◆ **Work instruction**:
Below this line is a set of entries; quote exactly the lines from the line that contains "internal power summed" to the line that contains "Syn-to-layout area delta;18.7;%;", both lines included.

◆ **Given entries**:
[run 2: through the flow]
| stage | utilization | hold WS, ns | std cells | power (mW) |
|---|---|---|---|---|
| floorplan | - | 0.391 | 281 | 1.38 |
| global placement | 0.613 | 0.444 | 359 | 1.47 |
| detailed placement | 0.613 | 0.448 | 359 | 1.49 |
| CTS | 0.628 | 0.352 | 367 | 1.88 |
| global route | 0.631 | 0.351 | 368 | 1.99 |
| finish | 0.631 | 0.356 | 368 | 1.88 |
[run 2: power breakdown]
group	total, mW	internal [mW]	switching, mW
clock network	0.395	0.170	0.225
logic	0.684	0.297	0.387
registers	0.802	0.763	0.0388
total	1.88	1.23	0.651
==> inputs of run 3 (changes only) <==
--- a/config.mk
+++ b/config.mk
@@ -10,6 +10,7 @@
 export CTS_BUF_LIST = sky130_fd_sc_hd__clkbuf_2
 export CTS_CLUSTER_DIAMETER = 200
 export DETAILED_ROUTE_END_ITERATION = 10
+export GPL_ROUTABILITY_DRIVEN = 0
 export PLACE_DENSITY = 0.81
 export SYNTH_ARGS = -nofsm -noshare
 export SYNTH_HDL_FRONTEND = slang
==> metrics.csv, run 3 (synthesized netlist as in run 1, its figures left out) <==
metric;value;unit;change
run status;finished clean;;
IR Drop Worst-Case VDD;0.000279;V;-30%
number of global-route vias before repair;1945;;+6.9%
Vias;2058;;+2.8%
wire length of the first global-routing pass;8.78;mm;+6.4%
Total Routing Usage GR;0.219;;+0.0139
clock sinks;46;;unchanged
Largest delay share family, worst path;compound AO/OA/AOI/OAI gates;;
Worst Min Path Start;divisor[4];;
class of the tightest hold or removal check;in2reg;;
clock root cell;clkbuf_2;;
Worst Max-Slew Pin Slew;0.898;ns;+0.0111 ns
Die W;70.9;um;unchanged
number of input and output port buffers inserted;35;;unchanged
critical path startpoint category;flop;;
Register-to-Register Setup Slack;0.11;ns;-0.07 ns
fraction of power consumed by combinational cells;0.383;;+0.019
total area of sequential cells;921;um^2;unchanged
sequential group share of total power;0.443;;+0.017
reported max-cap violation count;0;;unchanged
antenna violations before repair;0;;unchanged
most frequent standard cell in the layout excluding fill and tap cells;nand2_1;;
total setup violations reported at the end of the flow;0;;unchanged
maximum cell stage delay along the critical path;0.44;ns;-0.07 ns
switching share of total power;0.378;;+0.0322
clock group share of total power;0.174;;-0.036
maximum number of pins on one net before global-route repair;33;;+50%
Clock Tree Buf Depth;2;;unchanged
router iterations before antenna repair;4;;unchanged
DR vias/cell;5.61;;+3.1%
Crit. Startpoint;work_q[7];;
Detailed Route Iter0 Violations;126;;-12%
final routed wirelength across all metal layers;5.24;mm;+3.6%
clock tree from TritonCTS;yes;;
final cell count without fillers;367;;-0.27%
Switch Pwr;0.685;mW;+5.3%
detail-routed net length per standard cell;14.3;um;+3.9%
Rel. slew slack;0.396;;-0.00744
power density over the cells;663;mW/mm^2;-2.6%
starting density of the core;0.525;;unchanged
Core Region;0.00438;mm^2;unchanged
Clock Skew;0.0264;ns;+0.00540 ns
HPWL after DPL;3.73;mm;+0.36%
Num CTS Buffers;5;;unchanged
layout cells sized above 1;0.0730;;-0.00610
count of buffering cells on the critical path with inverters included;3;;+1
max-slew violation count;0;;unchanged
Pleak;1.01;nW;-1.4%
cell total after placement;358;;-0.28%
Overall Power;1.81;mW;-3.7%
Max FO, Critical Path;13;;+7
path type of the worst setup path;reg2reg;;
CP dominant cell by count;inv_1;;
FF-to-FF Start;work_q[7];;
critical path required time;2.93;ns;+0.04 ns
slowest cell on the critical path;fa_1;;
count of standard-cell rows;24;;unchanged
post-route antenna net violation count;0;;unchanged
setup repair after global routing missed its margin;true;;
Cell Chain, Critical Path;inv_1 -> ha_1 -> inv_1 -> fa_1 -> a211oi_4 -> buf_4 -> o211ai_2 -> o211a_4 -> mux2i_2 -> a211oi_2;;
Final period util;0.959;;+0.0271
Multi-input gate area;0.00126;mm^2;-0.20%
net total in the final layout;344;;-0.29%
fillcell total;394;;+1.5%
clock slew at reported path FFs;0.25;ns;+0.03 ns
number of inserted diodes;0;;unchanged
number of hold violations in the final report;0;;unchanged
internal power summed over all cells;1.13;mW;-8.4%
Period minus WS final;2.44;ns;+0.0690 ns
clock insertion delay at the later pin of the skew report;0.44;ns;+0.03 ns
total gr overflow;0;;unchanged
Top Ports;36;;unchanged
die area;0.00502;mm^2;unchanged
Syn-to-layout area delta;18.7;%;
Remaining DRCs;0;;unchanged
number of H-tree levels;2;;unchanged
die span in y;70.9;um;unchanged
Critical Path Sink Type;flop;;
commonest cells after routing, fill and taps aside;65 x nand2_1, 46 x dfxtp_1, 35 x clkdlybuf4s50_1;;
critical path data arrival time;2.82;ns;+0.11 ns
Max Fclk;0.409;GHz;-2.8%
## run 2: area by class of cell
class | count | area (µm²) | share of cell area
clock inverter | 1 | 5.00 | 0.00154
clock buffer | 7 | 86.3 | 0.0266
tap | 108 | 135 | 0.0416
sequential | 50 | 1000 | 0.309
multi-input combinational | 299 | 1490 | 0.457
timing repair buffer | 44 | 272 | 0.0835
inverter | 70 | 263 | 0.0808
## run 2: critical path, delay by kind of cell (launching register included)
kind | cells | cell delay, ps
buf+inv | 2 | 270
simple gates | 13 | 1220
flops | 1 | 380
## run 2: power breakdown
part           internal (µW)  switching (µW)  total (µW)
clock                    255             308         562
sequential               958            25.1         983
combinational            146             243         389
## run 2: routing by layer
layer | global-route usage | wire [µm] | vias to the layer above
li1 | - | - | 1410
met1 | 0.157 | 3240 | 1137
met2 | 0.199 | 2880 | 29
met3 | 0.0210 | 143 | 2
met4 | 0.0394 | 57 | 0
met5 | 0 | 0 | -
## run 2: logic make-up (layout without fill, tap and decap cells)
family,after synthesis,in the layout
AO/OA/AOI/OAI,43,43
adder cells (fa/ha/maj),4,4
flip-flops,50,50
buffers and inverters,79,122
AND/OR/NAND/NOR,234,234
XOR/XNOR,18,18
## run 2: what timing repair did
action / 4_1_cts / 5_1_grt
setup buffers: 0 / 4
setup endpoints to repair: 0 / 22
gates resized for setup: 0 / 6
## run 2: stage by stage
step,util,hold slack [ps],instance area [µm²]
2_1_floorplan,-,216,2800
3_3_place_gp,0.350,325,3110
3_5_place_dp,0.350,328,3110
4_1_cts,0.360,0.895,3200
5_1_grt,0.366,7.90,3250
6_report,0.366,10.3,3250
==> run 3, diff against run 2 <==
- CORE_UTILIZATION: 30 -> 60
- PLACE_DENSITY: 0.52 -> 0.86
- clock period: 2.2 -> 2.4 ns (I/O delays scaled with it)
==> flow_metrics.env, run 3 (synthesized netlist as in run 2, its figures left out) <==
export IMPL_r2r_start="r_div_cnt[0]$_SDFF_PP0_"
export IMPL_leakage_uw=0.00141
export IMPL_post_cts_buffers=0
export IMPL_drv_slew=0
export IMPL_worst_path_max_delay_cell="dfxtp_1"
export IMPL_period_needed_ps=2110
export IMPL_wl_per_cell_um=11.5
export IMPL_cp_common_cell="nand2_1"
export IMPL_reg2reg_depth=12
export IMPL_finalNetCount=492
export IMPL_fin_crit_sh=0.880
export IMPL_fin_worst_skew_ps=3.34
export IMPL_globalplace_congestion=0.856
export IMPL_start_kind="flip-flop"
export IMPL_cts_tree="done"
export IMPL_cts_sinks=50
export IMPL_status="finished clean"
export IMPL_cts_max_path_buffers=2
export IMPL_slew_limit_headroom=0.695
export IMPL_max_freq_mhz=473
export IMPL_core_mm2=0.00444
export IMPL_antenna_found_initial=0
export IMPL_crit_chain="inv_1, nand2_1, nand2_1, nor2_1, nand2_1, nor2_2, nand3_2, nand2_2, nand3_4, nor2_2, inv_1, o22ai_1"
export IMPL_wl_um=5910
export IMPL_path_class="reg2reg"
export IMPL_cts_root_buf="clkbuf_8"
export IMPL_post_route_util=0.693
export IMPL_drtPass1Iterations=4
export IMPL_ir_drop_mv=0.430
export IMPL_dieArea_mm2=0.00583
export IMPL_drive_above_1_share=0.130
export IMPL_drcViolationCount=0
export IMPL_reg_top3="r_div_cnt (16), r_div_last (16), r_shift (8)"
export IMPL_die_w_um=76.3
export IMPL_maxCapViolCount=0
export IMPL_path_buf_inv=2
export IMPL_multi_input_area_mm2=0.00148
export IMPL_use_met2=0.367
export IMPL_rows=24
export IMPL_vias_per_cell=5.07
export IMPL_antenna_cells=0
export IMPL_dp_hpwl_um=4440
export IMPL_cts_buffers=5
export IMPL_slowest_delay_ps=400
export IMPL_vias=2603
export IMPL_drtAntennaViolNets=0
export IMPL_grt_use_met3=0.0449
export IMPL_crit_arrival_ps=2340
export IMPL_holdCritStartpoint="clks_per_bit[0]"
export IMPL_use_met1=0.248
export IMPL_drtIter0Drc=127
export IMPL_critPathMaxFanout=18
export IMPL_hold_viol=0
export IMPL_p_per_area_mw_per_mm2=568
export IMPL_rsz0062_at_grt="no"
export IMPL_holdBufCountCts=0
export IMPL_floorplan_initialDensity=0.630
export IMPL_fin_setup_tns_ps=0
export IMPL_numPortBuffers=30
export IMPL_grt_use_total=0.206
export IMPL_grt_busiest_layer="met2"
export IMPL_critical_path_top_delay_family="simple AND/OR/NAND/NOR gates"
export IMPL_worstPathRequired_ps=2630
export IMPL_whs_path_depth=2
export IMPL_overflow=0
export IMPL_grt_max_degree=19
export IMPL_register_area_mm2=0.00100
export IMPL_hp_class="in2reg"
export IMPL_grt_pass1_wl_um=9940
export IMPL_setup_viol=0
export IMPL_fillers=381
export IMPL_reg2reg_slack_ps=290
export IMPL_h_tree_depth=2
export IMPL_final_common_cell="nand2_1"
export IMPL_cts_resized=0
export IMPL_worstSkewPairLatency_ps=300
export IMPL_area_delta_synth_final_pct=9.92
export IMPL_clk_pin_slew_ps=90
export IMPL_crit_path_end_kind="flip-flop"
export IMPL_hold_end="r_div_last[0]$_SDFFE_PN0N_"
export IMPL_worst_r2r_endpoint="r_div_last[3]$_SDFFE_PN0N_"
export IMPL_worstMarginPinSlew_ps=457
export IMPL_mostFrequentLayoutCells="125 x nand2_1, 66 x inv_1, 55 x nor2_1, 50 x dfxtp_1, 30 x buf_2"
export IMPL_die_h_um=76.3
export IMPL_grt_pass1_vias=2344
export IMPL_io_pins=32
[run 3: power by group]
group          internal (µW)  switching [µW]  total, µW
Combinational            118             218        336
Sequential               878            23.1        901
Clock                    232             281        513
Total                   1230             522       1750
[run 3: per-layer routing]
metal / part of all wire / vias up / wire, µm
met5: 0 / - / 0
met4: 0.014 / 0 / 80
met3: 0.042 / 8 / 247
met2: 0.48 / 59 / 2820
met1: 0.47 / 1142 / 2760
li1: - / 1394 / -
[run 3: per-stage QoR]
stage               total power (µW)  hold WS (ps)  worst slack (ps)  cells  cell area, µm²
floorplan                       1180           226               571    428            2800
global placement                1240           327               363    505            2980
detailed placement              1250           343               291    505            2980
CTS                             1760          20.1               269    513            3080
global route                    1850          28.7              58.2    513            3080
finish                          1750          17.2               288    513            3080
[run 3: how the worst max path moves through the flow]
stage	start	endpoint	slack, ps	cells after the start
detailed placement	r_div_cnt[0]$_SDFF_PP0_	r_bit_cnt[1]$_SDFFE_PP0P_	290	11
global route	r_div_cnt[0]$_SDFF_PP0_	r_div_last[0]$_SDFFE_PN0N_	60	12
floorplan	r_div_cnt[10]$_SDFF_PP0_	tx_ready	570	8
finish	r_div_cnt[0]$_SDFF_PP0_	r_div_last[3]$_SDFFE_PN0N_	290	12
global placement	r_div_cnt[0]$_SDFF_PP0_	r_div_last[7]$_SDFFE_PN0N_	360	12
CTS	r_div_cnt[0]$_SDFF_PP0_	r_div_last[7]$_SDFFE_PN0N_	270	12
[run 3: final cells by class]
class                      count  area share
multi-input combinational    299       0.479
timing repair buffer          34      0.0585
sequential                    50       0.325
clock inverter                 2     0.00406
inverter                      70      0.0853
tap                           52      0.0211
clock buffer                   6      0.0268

...

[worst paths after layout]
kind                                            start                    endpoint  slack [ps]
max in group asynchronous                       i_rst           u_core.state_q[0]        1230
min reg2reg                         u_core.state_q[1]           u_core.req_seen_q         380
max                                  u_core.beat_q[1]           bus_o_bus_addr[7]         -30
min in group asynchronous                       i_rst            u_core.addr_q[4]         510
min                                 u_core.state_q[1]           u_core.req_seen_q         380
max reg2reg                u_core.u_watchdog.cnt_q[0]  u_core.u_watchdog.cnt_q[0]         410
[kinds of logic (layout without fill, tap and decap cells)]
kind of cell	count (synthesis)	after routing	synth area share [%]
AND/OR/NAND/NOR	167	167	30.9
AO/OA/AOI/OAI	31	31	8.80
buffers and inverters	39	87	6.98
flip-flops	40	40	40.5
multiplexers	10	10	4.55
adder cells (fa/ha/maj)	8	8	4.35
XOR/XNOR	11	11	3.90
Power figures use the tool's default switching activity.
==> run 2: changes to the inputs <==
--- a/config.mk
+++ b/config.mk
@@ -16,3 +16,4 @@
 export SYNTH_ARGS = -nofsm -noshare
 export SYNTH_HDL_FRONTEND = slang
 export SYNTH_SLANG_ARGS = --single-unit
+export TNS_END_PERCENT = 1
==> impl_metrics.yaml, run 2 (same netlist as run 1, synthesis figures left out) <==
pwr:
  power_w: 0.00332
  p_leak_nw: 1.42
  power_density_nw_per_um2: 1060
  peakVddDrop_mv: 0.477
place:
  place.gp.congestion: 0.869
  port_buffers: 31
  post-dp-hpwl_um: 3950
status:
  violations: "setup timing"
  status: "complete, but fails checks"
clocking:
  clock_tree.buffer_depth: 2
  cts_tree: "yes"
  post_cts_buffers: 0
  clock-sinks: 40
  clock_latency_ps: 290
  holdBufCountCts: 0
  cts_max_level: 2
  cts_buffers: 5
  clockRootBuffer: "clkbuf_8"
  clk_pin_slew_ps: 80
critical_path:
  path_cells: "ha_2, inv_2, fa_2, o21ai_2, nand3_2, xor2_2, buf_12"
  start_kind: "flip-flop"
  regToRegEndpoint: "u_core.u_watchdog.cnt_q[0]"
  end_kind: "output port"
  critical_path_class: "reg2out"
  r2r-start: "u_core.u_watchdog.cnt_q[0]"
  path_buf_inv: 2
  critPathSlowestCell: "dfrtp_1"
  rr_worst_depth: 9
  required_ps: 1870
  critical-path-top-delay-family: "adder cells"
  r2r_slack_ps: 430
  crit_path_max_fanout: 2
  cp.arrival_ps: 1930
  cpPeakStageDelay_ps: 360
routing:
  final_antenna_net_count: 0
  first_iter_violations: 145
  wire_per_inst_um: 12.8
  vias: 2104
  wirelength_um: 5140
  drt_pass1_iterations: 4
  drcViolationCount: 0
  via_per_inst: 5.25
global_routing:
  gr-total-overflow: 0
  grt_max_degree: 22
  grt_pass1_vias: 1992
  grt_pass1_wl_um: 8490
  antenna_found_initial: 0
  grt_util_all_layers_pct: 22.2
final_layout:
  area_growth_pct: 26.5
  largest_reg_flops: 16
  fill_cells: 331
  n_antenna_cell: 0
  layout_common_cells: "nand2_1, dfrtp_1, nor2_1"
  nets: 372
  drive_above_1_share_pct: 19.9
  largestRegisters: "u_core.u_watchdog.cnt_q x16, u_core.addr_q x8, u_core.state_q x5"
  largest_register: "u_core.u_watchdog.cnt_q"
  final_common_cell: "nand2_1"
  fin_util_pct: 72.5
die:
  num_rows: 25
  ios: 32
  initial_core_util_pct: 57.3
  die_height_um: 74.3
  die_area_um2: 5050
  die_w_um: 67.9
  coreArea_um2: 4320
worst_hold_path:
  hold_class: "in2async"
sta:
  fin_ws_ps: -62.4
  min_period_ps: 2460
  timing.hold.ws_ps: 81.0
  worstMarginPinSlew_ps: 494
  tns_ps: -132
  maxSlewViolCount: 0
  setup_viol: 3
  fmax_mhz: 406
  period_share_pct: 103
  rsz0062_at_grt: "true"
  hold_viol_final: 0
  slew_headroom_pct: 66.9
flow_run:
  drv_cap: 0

---

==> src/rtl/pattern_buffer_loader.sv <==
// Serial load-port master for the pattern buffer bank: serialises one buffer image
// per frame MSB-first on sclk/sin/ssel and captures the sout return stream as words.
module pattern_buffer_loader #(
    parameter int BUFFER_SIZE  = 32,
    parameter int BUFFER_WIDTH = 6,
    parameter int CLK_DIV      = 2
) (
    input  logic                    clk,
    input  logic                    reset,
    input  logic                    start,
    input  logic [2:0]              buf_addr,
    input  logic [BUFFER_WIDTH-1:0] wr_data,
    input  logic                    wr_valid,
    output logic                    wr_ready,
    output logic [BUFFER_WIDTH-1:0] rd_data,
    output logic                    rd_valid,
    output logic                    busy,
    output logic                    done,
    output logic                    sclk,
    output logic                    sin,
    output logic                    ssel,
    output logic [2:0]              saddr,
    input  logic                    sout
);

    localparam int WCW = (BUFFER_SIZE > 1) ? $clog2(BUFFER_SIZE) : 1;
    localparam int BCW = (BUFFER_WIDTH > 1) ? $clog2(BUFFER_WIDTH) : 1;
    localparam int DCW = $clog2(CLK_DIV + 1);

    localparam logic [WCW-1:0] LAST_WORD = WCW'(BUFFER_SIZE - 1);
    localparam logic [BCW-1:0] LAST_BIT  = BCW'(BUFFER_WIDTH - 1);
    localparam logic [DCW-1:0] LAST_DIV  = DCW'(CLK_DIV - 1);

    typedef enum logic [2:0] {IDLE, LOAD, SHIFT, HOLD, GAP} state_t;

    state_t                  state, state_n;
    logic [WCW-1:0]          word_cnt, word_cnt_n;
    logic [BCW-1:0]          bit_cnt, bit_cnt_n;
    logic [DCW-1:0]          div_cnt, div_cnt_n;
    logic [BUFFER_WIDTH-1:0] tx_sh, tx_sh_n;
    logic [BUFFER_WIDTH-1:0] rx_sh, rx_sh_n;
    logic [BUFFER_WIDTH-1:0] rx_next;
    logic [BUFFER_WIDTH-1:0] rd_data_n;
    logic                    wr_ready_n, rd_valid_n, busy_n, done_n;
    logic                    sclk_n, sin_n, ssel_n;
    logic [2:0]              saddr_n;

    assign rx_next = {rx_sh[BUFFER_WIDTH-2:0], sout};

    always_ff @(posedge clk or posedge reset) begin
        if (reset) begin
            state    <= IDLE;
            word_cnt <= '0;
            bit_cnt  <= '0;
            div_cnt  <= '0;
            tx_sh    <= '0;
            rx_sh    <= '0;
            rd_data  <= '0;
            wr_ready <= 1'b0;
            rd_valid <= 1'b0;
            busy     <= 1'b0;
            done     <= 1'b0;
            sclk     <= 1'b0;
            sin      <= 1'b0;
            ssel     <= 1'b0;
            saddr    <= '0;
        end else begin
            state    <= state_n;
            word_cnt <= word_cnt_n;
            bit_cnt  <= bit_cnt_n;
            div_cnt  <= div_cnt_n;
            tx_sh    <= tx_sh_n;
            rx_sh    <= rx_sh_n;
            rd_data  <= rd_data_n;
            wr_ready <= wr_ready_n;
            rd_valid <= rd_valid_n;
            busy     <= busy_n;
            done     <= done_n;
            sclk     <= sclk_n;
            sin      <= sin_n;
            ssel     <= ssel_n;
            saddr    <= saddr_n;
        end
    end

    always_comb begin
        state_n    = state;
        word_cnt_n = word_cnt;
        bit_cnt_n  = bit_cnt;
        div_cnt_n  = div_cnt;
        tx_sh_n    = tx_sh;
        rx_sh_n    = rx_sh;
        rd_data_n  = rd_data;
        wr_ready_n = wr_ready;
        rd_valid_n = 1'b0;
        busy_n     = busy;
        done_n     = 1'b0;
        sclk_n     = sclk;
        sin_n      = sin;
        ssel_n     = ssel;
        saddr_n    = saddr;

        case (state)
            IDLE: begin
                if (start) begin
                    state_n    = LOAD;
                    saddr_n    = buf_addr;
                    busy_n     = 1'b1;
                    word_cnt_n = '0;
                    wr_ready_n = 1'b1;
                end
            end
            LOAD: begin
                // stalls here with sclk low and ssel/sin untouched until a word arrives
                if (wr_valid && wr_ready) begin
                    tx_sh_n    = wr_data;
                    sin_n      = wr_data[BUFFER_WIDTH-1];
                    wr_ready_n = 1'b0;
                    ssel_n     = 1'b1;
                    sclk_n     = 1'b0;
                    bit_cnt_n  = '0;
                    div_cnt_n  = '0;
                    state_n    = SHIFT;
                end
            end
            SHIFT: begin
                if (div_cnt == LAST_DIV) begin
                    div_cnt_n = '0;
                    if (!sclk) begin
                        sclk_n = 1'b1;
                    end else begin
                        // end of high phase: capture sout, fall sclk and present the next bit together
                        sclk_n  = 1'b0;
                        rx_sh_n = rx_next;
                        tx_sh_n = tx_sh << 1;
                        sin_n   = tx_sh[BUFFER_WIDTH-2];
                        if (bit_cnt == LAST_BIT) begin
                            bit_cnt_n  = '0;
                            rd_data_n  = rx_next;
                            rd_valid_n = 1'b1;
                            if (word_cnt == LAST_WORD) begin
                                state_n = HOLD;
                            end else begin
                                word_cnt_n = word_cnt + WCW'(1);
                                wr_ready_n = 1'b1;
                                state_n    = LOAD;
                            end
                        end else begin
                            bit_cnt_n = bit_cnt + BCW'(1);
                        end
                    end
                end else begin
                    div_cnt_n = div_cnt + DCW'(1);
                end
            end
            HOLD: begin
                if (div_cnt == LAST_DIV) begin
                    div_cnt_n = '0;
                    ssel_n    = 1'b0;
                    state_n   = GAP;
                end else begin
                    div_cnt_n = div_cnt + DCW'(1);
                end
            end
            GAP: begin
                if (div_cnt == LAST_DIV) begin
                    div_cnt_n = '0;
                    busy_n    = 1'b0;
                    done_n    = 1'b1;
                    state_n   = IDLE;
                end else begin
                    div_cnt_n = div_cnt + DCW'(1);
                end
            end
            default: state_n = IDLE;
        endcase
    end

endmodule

◆ **Exercise solution**:
internal power summed over all cells;1.13;mW;-8.4%
Period minus WS final;2.44;ns;+0.0690 ns
clock insertion delay at the later pin of the skew report;0.44;ns;+0.03 ns
total gr overflow;0;;unchanged
Top Ports;36;;unchanged
die area;0.00502;mm^2;unchanged
Syn-to-layout area delta;18.7;%;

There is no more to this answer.